Impoverished Encoding
- Mnemonics can also enhance retention by promoting elaborative encoding and making material meaningful, but for ordinary memory tasks, complex memory tricks are often ineffective or even counterproductive.
Why We Forget
- Forgetting can occur for several reasons. Information in sensory and short-term memory appears to decay if it does not receive further processing.
Forgetting Curves
New information may "erase" old information in long-term memory. Proactive and retroactive interference may take place.
Retroactive Interference and Proactive Interference
Cue-dependent forgetting may occur when retrieval cues are inadequate. The most effective retrieval cues are those that were present at the time of the initial experience. A persons mood or physical state may also act as a retrieval cue, evoking a state-dependent memory.
- Some lapses in memory may be due to psychogenic amnesia, the forgetting of disturbing or shocking events, but psychologists are divided about why this occurs. The psychodynamic explanation, repression, has met with skepticism among psychological scientists, who consider it vague and unverified. In cases involving claims of recovered memories of repressed events, courts have also become skeptical.
Autobiographical Memories
- Most people cannot recall any events from earlier than the third or fourth year of life. The reason for such childhood amnesia may be partly biological. Cognitive explanations include the lack of a sense of self until the age of 2 or 3, young childrens impoverished encoding of their experiences, their focus on routine rather than distinctive aspects of an experience, and their immature cognitive schemas.

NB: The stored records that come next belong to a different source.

This design comes from an exercise in tuning for small area and a short achievable clock period on the open sky130 flow, not from production work. Only simulation tests tie the RTL to the original design; equivalence was not proved. Power is estimated from default activity; no workload was simulated.

==> flow/design.v <==
package mem_resp_pkg;
  localparam int unsigned DATA_W      = 16;
  localparam int unsigned ADDR_W      = 16;
  localparam int unsigned CNT_W       = 4;
  localparam int unsigned LATENCY_MAX = 15;
  typedef enum logic [1:0] {
    IDLE = 2'b00,
    BUSY = 2'b01,
    DONE = 2'b10
  } state_t;
  typedef enum logic {
    OP_RD = 1'b0,
    OP_WR = 1'b1
  } op_t;
  function automatic logic [CNT_W-1:0] lat_init(input int unsigned lat);
    if (lat < 1) lat_init = {CNT_W{1'b0}};
    else if (lat > LATENCY_MAX) lat_init = CNT_W'(LATENCY_MAX - 1);
    else lat_init = CNT_W'(lat - 1);
  endfunction
endpackage
module mem_resp_array
#(
  parameter int unsigned DEPTH_LOG2 = 8
) (
  input  logic                  clk,
  input  logic                  we,
  input  logic [DEPTH_LOG2-1:0] idx,
  input  logic [mem_resp_pkg::DATA_W-1:0]     wdata,
  output logic [mem_resp_pkg::DATA_W-1:0]     rdata
);
  localparam int unsigned DEPTH = 1 << DEPTH_LOG2;
  logic [mem_resp_pkg::DATA_W-1:0] mem [DEPTH];
  always_ff @(posedge clk) begin
    if (we) mem[idx] <= wdata;
    rdata <= mem[idx];
  end
endmodule
module mem_stall_resp
#(
  parameter int unsigned DEPTH_LOG2 = 8,
  parameter int unsigned LATENCY    = 4
) (
  input  logic              clk,
  input  logic              rst,
  input  logic [mem_resp_pkg::ADDR_W-1:0] Addr,
  input  logic [mem_resp_pkg::DATA_W-1:0] DataIn,
  input  logic              Rd,
  input  logic              Wr,
  output logic [mem_resp_pkg::DATA_W-1:0] DataOut,
  output logic              Done,
  output logic              Stall,
  output logic              err
);
  localparam logic [mem_resp_pkg::CNT_W-1:0] CNT_INIT = mem_resp_pkg::lat_init(LATENCY);
  mem_resp_pkg::state_t                state_q, state_d;
  logic [mem_resp_pkg::CNT_W-1:0]      cnt_q, cnt_d;
  mem_resp_pkg::op_t                   op_q, op_d;
  logic [DEPTH_LOG2-1:0] idx_q, idx_d;
  logic [DEPTH_LOG2-1:0] arr_idx;
  logic [mem_resp_pkg::DATA_W-1:0]     wdata_q, wdata_d;
  logic [mem_resp_pkg::DATA_W-1:0]     dout_q, dout_d;
  logic [mem_resp_pkg::DATA_W-1:0]     rdata;
  logic                  done_q, done_d;
  logic                  err_q, err_d;
  logic                  we;
  logic                  req;
  logic                  legal;
  logic                  unused_addr;
  assign req   = Rd | Wr;
  assign legal = (Rd ^ Wr) & ~Addr[0];
  assign unused_addr = ^Addr[mem_resp_pkg::ADDR_W-1:DEPTH_LOG2+1];
  mem_resp_array #(
    .DEPTH_LOG2(DEPTH_LOG2)
  ) u_array (
    .clk  (clk),
    .we   (we),
    .idx  (arr_idx),
    .wdata(wdata_q),
    .rdata(rdata)
  );
  always_ff @(posedge clk or posedge rst) begin
    if (rst) begin
      state_q <= mem_resp_pkg::IDLE;
      cnt_q   <= '0;
      op_q    <= mem_resp_pkg::OP_RD;
      idx_q   <= '0;
      wdata_q <= '0;
      dout_q  <= '0;
      done_q  <= 1'b0;
      err_q   <= 1'b0;
    end else begin
      state_q <= state_d;
      cnt_q   <= cnt_d;
      op_q    <= op_d;
      idx_q   <= idx_d;
      wdata_q <= wdata_d;
      dout_q  <= dout_d;
      done_q  <= done_d;
      err_q   <= err_d;
    end
  end
  always_comb begin
    state_d = state_q;
    cnt_d   = cnt_q;
    op_d    = op_q;
    idx_d   = idx_q;
    wdata_d = wdata_q;
    dout_d  = dout_q;
    done_d  = 1'b0;
    err_d   = 1'b0;
    we      = 1'b0;
    arr_idx = idx_q;
    case (state_q)
      mem_resp_pkg::IDLE: begin
        arr_idx = Addr[DEPTH_LOG2:1];
        if (legal) begin
          state_d = mem_resp_pkg::BUSY;
          cnt_d   = CNT_INIT;
          op_d    = Wr ? mem_resp_pkg::OP_WR : mem_resp_pkg::OP_RD;
          idx_d   = Addr[DEPTH_LOG2:1];
          wdata_d = DataIn;
        end else if (req) begin
          err_d = 1'b1;
        end
      end
      mem_resp_pkg::BUSY: begin
        if (cnt_q != '0) begin
          cnt_d = cnt_q - mem_resp_pkg::CNT_W'(1);
        end else begin
          state_d = mem_resp_pkg::DONE;
          done_d  = 1'b1;
          we      = (op_q == mem_resp_pkg::OP_WR);
          if (op_q == mem_resp_pkg::OP_RD) dout_d = rdata;
        end
      end
      mem_resp_pkg::DONE: begin
        state_d = mem_resp_pkg::IDLE;
      end
      default: begin
        state_d = mem_resp_pkg::IDLE;
      end
    endcase
  end
  assign Stall   = (state_q == mem_resp_pkg::BUSY) | ((state_q == mem_resp_pkg::IDLE) & legal);
  assign Done    = done_q;
  assign err     = err_q;
  assign DataOut = dout_q;
endmodule
==> flow/run.sh <==
#!/bin/bash
# synth_recipe.tcl (not shown) runs the flow's synth.tcl, then flattens the netlist and writes it again
# the make line also repeats each setting of config.mk as NAME=value (left out here)
make -C /OpenROAD-flow-scripts/flow DESIGN_CONFIG=/design/flow/config.mk WORK_HOME=/design/flow/orfs CLKGATE_MAP_FILE= SYNTH_SCRIPT=/design/flow/synth_recipe.tcl finish
==> flow/config.mk <==
export PLATFORM = sky130hd
export DESIGN_NAME = mem_stall_resp
export DESIGN_NICKNAME = mem_stall_resp
export VERILOG_FILES = /design/flow/design.v
export SDC_FILE = /design/flow/constraint.sdc
export NUM_CORES = 4
export LEC_CHECK = 0
export CAP_MARGIN = 20
export CORE_MARGIN = 2
export CORE_UTILIZATION = 50
export SLEW_MARGIN = 20
export SYNTH_MEMORY_MAX_BITS = 8192
==> flow/constraint.sdc <==
create_clock -name core_clock -period 5.0 [get_ports {clk}]
set_input_delay 1.0000 -clock core_clock [delete_from_list [all_inputs] [get_ports {clk}]]
set_output_delay 1.0000 -clock core_clock [all_outputs]
set_load 0.01 [all_outputs]
==> metrics.md, run 1 <==
| Metric | Value |
|---|---|
| Fraction of layout instances using a drive strength above 1 | `16.2%` |
| Fin util | `58.4%` |
| Peak Freq | `between 0.2 and 0.25 GHz` |
| CTS H-Tree Depth | `5` |
| Setup WS pre-CTS | `-0.0868 ns` |
| Placer Congestion | `0.856` |
| Total global-route track usage | `27.7%` |
| CTS max path bufs | `4` |
| Critical path arrival | `~5.4 ns` |
| Design area | `~180000 um2` |
| Clock Sinks | `4161` |
| Mapped cell area | `153000 um2` |
| Relative slew slack | `around an eighth` |
| Mean Syn Cell Area | `about 18 um2` |
| Worst VDD drop | `about 0.76 mV` |
| Final Setup Violations | `0` |
| Leak | `54.7 nW` |
| Fin Setup TNS | `0 ns` |
| Most common cell on crit path | `buf_12` |
| Global-route wire length before repair | `619 mm` |
| Critical path buffer and inverter count | `3` |
| CTS tree | `done` |
| Post-CTS Hold Buffers | `0` |
| Crit Path Class | `flop to flop` |
| Post-layout min period | `approximately 4.6 ns` |
| Detailed placement HPWL | `approximately 250 mm` |
| Via count | `88414` |
| # Post-CTS Setup Buffers | `0` |
| Die Height | `557 um` |
| Number of global-route vias before repair | `approximately 85000` |
| Routed wire length | `between 400 and 500 mm` |
| Crit end category | `flop` |
| CTS resizes | `0` |
| I/O pin total | `55` |
| CP startpoint kind | `flop` |
| Number of synthesized flops with an enable pin | `4096` |
| Worst EP required | `5.82 ns` |
| Drt first pass iters | `6` |
| Iter 0 DRT Violations | `between 10000 and 15000` |
| Commonest non-fill, non-tap cell in the layout | `edfxtp_1` |
| Number of fill cells in the layout | `22404` |
| Vias per cell | `6.48` |
| Initial Util | `50.3%` |
| Top Family by Delay on Critical Path | `compound AO/OA/AOI/OAI gates` |
| Critical path's slowest cell | `o41ai_1` |
| Worst hold margin | `0.497 ns` |
| CP Cell Sequence | `nor2_4 -> o21ai_4 -> buf_12 -> buf_12 -> buf_4 -> a22oi_1 -> a21oi_1 -> o41ai_1 -> a41oi_1 -> or4_1` |
| RSZ-0062 raised after global routing | `false` |
| Worst Hold Path EP | `cnt_q[0]$_DFFE_PP0P_` |
| Final Hold Viols | `0` |
| Cell Area, Placed | `164000 um2` |
| Sequential area share after synthesis | `81.6%` |
| I/O Buffers | `47` |
| Core outline area | `303000 um2` |
| Async SR Flop Fraction | `1.18%` |
| Area growth syn-to-layout | `16.1%` |
| Pin count of the biggest net entering global routing | `188` |
| Critical Path Fanout Max | `19` |
| Die area | `310000 um2` |
| Seq cells post-synth | `4161` |
| FF-to-FF path depth | `10` |
| Clock Tree Root | `clkbuf_16` |
| Reg2reg end | `u_array.rdata[8]$_DFF_P_` |
| WL per Instance | `32.1 um` |
| DRC | `0` |
| Power density cells | `slightly above 600 nW/um2` |
| Post-Syn Nets | `8679` |
| MaxCap Viol Count | `0` |
| Initial antenna violation count | `31` |
| Clock Latency Late Sink | `slightly below 1 ns` |
| Post-synth cell types | `43` |
| Worst Max-Slew Pin Slew | `1.30 ns` |
| Worst hold stages | `1` |
| Routed Antenna Nets | `0` |
| Die Width | `between 500 and 600 um` |
| CTS Buf Count | `415` |
| Status | `finished clean` |
| PnR worst setup slack | `0.426 ns` |
| Beginning of the worst hold path | `cnt_q[0]$_DFFE_PP0P_` |
| Commonest cells after routing, fill and taps aside | `edfxtp_1, a22oi_1, a21oi_1` |
| Nets | `9351` |
| Most used DFF post-synth | `edfxtp_1` |
| Min-delay worst type | `flop to flop` |
| FF-to-FF setup slack | `0.43 ns` |
| Synth warn | `2` |
| Total gr overflow | `0` |
| Synthesized instance count | `between 8000 and 9000` |
| Worst R2R Start | `state_q[1]$_DFFE_PP0P_` |
| CP Depth | `10` |
| CP max stage delay | `0.87 ns` |
| Max-slew violation count | `0` |
| Clk slew on worst S/H paths | `around 0.06 ns` |
| Site Rows | `202` |
| Setup Skew | `0.0823 ns` |
| Part of the cycle the worst path needs | `around 91%` |
## state kept, by name, summed over array words and instances (netlist names)
name,count
idx_q,8
u_array.mem,4096
wdata_q,16
err_q,1
cnt_q,4
done_q,1
op_q,1
dout_q,16
u_array.rdata,16
state_q,2
## report_power, final
group          switching [W]  internal (W)
Clock                 0.0132        0.0177
Sequential           0.00162        0.0438
Combinational         0.0224       0.00915
Total                 0.0372        0.0707
## stage by stage
| step | power (W) | cells |
|---|---|---|
| floorplan | 0.0622 | 8640 |
| global placement | 0.0767 | 12873 |
| detailed placement | 0.0773 | 12873 |
| CTS | 0.108 | 13638 |
| global route | 0.111 | 13639 |
| finish | 0.108 | 13649 |
## cells in the mapped netlist (7+ instances only)
master | number | share of area [%]
mux2_2 | 41 | 0.30
inv_1 | 9 | 0.022
nand3_1 | 7 | 0.023
a41oi_1 | 64 | 0.37
or3_1 | 9 | 0.037
a21oi_1 | 1026 | 3.4
o41ai_1 | 256 | 1.5
or4_1 | 17 | 0.084
a22oi_1 | 2048 | 10
buf_2 | 71 | 0.23
dfrtp_1 | 49 | 0.80
edfxtp_1 | 4096 | 81
buf_1 | 75 | 0.18
nand2_1 | 28 | 0.069
nor2_1 | 267 | 0.66
nand2b_1 | 10 | 0.041
clkbuf_1 | 498 | 1.2
dfxtp_1 | 16 | 0.21
## cell families (layout without fill, tap and decap cells)
| group | count (synthesis) | after routing | synth area share (%) |
|---|---|---|---|
| AOI/OAI and AO/OA | 3418 | 3418 | 15.4 |
| xor gates and xnor gates | 2 | 2 | 0.0115 |
| adders and majority gates | 3 | 3 | 0.0246 |
| buffers and inverters | 659 | 1679 | 1.70 |
| DFF | 4161 | 4161 | 81.6 |
| muxes | 41 | 41 | 0.302 |
| other | 0 | 11 | 0 |
| and+or+nand+nor | 356 | 356 | 0.992 |
## layout make-up
type | count | area, um2 | share of cell area, %
well taps | 3978 | 4980 | 2.81
repair buffers | 905 | 8200 | 4.63
diodes | 11 | 27.5 | 0.0155
multi-input cells | 3820 | 25800 | 14.6
inverters | 9 | 33.8 | 0.0191
flip-flops and latches | 4161 | 125000 | 70.3
clock inverters | 251 | 2620 | 1.48
clock buffers | 514 | 10900 | 6.16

- A persons narrative "life story" organizes the events of his or her life and gives them meaning. Narratives change as people build up a store of episodic memories, and life stories are, to some degree, works of interpretation and imagination. These narratives are affected by gender and culture. The central themes of our stories can guide recall and influence our judgments of people and events. Older people remember more from adolescence and young adulthood than from midlife, a phenomenon known as the reminiscence bump.